BEGIN Material shown
<file path="src/rtl/skt_pkg.sv">
// Shared types and constants for the sorted key table leaf.
package skt_pkg;

	localparam int CAPACITY = 64;
	localparam int AW = $clog2(CAPACITY);
	localparam int CNT_W = $clog2(CAPACITY + 1);
	localparam logic [CNT_W-1:0] MAX_RESET = CNT_W'(CAPACITY);

	typedef enum logic [1:0] {
		ACT_LOOKUP = 2'd0,
		ACT_INSERT = 2'd1,
		ACT_SPLIT  = 2'd2,
		ACT_CLEAR  = 2'd3
	} action_t;

	typedef enum logic [2:0] {
		ST_DONE  = 3'd0,
		ST_MISS  = 3'd1,
		ST_DUP   = 3'd2,
		ST_FULL  = 3'd3,
		ST_SPLIT = 3'd4
	} status_t;

	typedef struct packed {
		logic signed [63:0] key;
		logic signed [31:0] page;
		logic signed [31:0] slot;
	} entry_t;

	typedef struct packed {
		logic          re;
		logic [AW-1:0] raddr;
		logic          we;
		logic [AW-1:0] waddr;
		entry_t        wdata;
	} mem_req_t;

	typedef struct packed {
		status_t          status;
		entry_t           ent;
		logic [CNT_W-1:0] count;
		logic             last;
	} result_t;

endpackage

</file>
<file path="src/rtl/skt_ctrl.sv">
// Sequencer for search, shift, split and clear, with the output register.
module skt_ctrl
	import skt_pkg::*;
(
	input  logic                    clk,
	input  logic                    arst_n,
	input  logic                    in_valid,
	output logic                    in_ready,
	input  logic [1:0]              action,
	input  logic signed [63:0]      search_key,
	input  logic signed [31:0]      entry_page,
	input  logic signed [31:0]      entry_slot,
	input  logic [CNT_W-1:0]        max_entries,
	output logic                    out_valid,
	input  logic                    out_ready,
	output result_t                 res,
	output mem_req_t                mem_req,
	input  entry_t                  mem_rdata
);

	typedef enum logic [2:0] {
		S_IDLE,
		S_DISPATCH,
		S_SRCH_RD,
		S_SRCH_CMP,
		S_SHIFT,
		S_SPLIT
	} state_t;

	state_t           state_q;
	action_t          act_q;
	entry_t           new_q;
	logic [CNT_W-1:0] count_q;
	logic [CNT_W-1:0] lo_q;
	logic [CNT_W-1:0] hi_q;
	logic [CNT_W-1:0] mid_q;
	logic [CNT_W-1:0] pos_q;
	logic [CNT_W-1:0] src_q;
	logic [CNT_W-1:0] wr_q;
	logic             pend_q;
	logic [CNT_W-1:0] idx_q;
	logic [CNT_W-1:0] size_q;
	logic             ovalid_q;
	result_t          res_q;

	logic             can_emit;
	logic             emit_now;
	logic [CNT_W:0]   mid_sum;
	logic [CNT_W-1:0] mid;
	logic [CNT_W-1:0] idx_nx;
	logic [CNT_W-1:0] src_m1;
	logic             split_last;
	logic             is_full;
	entry_t           zero_ent;

	assign can_emit   = !ovalid_q || out_ready;
	assign mid_sum    = {1'b0, lo_q} + {1'b0, hi_q};
	assign mid        = mid_sum[CNT_W:1];
	assign idx_nx     = idx_q + CNT_W'(1);
	assign src_m1     = src_q - CNT_W'(1);
	assign split_last = (idx_nx == size_q);
	assign is_full    = (count_q >= max_entries) || (count_q >= CNT_W'(CAPACITY));
	assign zero_ent   = '0;

	assign in_ready  = (state_q == S_IDLE);
	assign out_valid = ovalid_q;
	assign res       = res_q;

	// High in the states and cases that load a result once the output register is free.
	always_comb begin
		emit_now = 1'b0;
		case (state_q)
			S_DISPATCH: begin
				emit_now = (act_q == ACT_CLEAR) || (act_q == ACT_SPLIT && count_q == '0)
					|| (act_q == ACT_INSERT && is_full);
			end
			S_SRCH_RD: begin
				emit_now = !(lo_q < hi_q) && (act_q != ACT_INSERT);
			end
			S_SRCH_CMP: begin
				emit_now = (mem_rdata.key == new_q.key);
			end
			S_SHIFT: begin
				emit_now = !pend_q && (src_q <= pos_q);
			end
			S_SPLIT: begin
				emit_now = 1'b1;
			end
			default: begin
				emit_now = 1'b0;
			end
		endcase
	end

	always_comb begin
		mem_req       = '0;
		mem_req.wdata = new_q;
		case (state_q)
			S_DISPATCH: begin
				if (act_q == ACT_SPLIT && count_q != '0) begin
					mem_req.re    = 1'b1;
					mem_req.raddr = AW'(count_q >> 1);
				end
			end
			S_SRCH_RD: begin
				if (lo_q < hi_q) begin
					mem_req.re    = 1'b1;
					mem_req.raddr = mid[AW-1:0];
				end
			end
			S_SHIFT: begin
				if (src_q > pos_q) begin
					mem_req.re    = 1'b1;
					mem_req.raddr = src_m1[AW-1:0];
				end
				if (pend_q) begin
					mem_req.we    = 1'b1;
					mem_req.waddr = wr_q[AW-1:0];
					mem_req.wdata = mem_rdata;
				end else if (src_q <= pos_q && can_emit) begin
					mem_req.we    = 1'b1;
					mem_req.waddr = pos_q[AW-1:0];
				end
			end
			S_SPLIT: begin
				if (can_emit && !split_last) begin
					mem_req.re    = 1'b1;
					mem_req.raddr = idx_nx[AW-1:0];
				end
			end
			default: begin
			end
		endcase
	end

	always_ff @(posedge clk or negedge arst_n) begin
		if (!arst_n) begin
			state_q  <= S_IDLE;
			act_q    <= ACT_LOOKUP;
			new_q    <= '0;
			count_q  <= '0;
			lo_q     <= '0;
			hi_q     <= '0;
			mid_q    <= '0;
			pos_q    <= '0;
			src_q    <= '0;
			wr_q     <= '0;
			pend_q   <= 1'b0;
			idx_q    <= '0;
			size_q   <= '0;
			ovalid_q <= 1'b0;
			res_q    <= '0;
		end else begin
			if (out_ready && !(can_emit && emit_now)) begin
				ovalid_q <= 1'b0;
			end
			case (state_q)
				S_IDLE: begin
					if (in_valid) begin
						act_q      <= action_t'(action);
						new_q.key  <= search_key;
						new_q.page <= entry_page;
						new_q.slot <= entry_slot;
						state_q    <= S_DISPATCH;
					end
				end
				S_DISPATCH: begin
					case (act_q)
						ACT_CLEAR: begin
							if (can_emit) begin
								count_q  <= '0;
								ovalid_q <= 1'b1;
								res_q    <= '{ST_DONE, zero_ent, '0, 1'b1};
								state_q  <= S_IDLE;
							end
						end
						ACT_SPLIT: begin
							if (count_q == '0) begin
								if (can_emit) begin
									ovalid_q <= 1'b1;
									res_q    <= '{ST_MISS, zero_ent, '0, 1'b1};
									state_q  <= S_IDLE;
								end
							end else begin
								size_q  <= count_q;
								idx_q   <= count_q >> 1;
								count_q <= count_q >> 1;
								state_q <= S_SPLIT;
							end
						end
						ACT_INSERT: begin
							if (is_full) begin
								if (can_emit) begin
									ovalid_q <= 1'b1;
									res_q    <= '{ST_FULL, zero_ent, count_q, 1'b1};
									state_q  <= S_IDLE;
								end
							end else begin
								lo_q    <= '0;
								hi_q    <= count_q;
								state_q <= S_SRCH_RD;
							end
						end
						default: begin
							lo_q    <= '0;
							hi_q    <= count_q;
							state_q <= S_SRCH_RD;
						end
					endcase
				end
				S_SRCH_RD: begin
					if (lo_q < hi_q) begin
						mid_q   <= mid;
						state_q <= S_SRCH_CMP;
					end else if (act_q == ACT_INSERT) begin
						pos_q   <= lo_q;
						src_q   <= count_q;
						pend_q  <= 1'b0;
						state_q <= S_SHIFT;
					end else if (can_emit) begin
						ovalid_q <= 1'b1;
						res_q    <= '{ST_MISS, zero_ent, count_q, 1'b1};
						state_q  <= S_IDLE;
					end
				end
				S_SRCH_CMP: begin
					if (mem_rdata.key == new_q.key) begin
						if (can_emit) begin
							ovalid_q <= 1'b1;
							res_q    <= '{(act_q == ACT_INSERT) ? ST_DUP : ST_DONE,
								mem_rdata, count_q, 1'b1};
							state_q  <= S_IDLE;
						end
					end else if ($signed(mem_rdata.key) < $signed(new_q.key)) begin
						lo_q    <= mid_q + CNT_W'(1);
						state_q <= S_SRCH_RD;
					end else begin
						hi_q    <= mid_q;
						state_q <= S_SRCH_RD;
					end
				end
				S_SHIFT: begin
					// Reads run one entry ahead of the writes, so one entry moves per cycle.
					if (src_q > pos_q) begin
						src_q  <= src_m1;
						wr_q   <= src_q;
						pend_q <= 1'b1;
					end else begin
						pend_q <= 1'b0;
					end
					if (!pend_q && src_q <= pos_q && can_emit) begin
						count_q  <= count_q + CNT_W'(1);
						ovalid_q <= 1'b1;
						res_q    <= '{ST_DONE, new_q, count_q + CNT_W'(1), 1'b1};
						state_q  <= S_IDLE;
					end
				end
				S_SPLIT: begin
					if (can_emit) begin
						ovalid_q <= 1'b1;
						res_q    <= '{ST_SPLIT, mem_rdata, count_q, split_last};
						idx_q    <= idx_nx;
						if (split_last) begin
							state_q <= S_IDLE;
						end
					end
				end
				default: begin
					state_q <= S_IDLE;
				end
			endcase
		end
	end

	a_count_bound: assert property (@(posedge clk) disable iff (!arst_n)
		count_q <= CNT_W'(CAPACITY))
		else $error("entry count above capacity");

	a_write_only_shift: assert property (@(posedge clk) disable iff (!arst_n)
		mem_req.we |-> state_q == S_SHIFT)
		else $error("memory written outside the shift sequence");

	a_move_above_pos: assert property (@(posedge clk) disable iff (!arst_n)
		(state_q == S_SHIFT && pend_q) |-> wr_q > pos_q)
		else $error("shift wrote at or below the insertion point");

	a_no_same_entry: assert property (@(posedge clk) disable iff (!arst_n)
		(mem_req.re && mem_req.we) |-> mem_req.raddr != mem_req.waddr)
		else $error("read and write hit the same entry in one cycle");

	a_one_at_a_time: assert property (@(posedge clk) disable iff (!arst_n)
		(in_valid && in_ready) |=> !in_ready)
		else $error("second item taken while one is in work");

endmodule

</file>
END Material shown
◆ **Task requirements**
All lines holding the word "posedge" must be copied from the data.

◆ **Response area**
	always_ff @(posedge clk or negedge arst_n) begin
	a_count_bound: assert property (@(posedge clk) disable iff (!arst_n)
	a_write_only_shift: assert property (@(posedge clk) disable iff (!arst_n)
	a_move_above_pos: assert property (@(posedge clk) disable iff (!arst_n)
	a_no_same_entry: assert property (@(posedge clk) disable iff (!arst_n)
	a_one_at_a_time: assert property (@(posedge clk) disable iff (!arst_n)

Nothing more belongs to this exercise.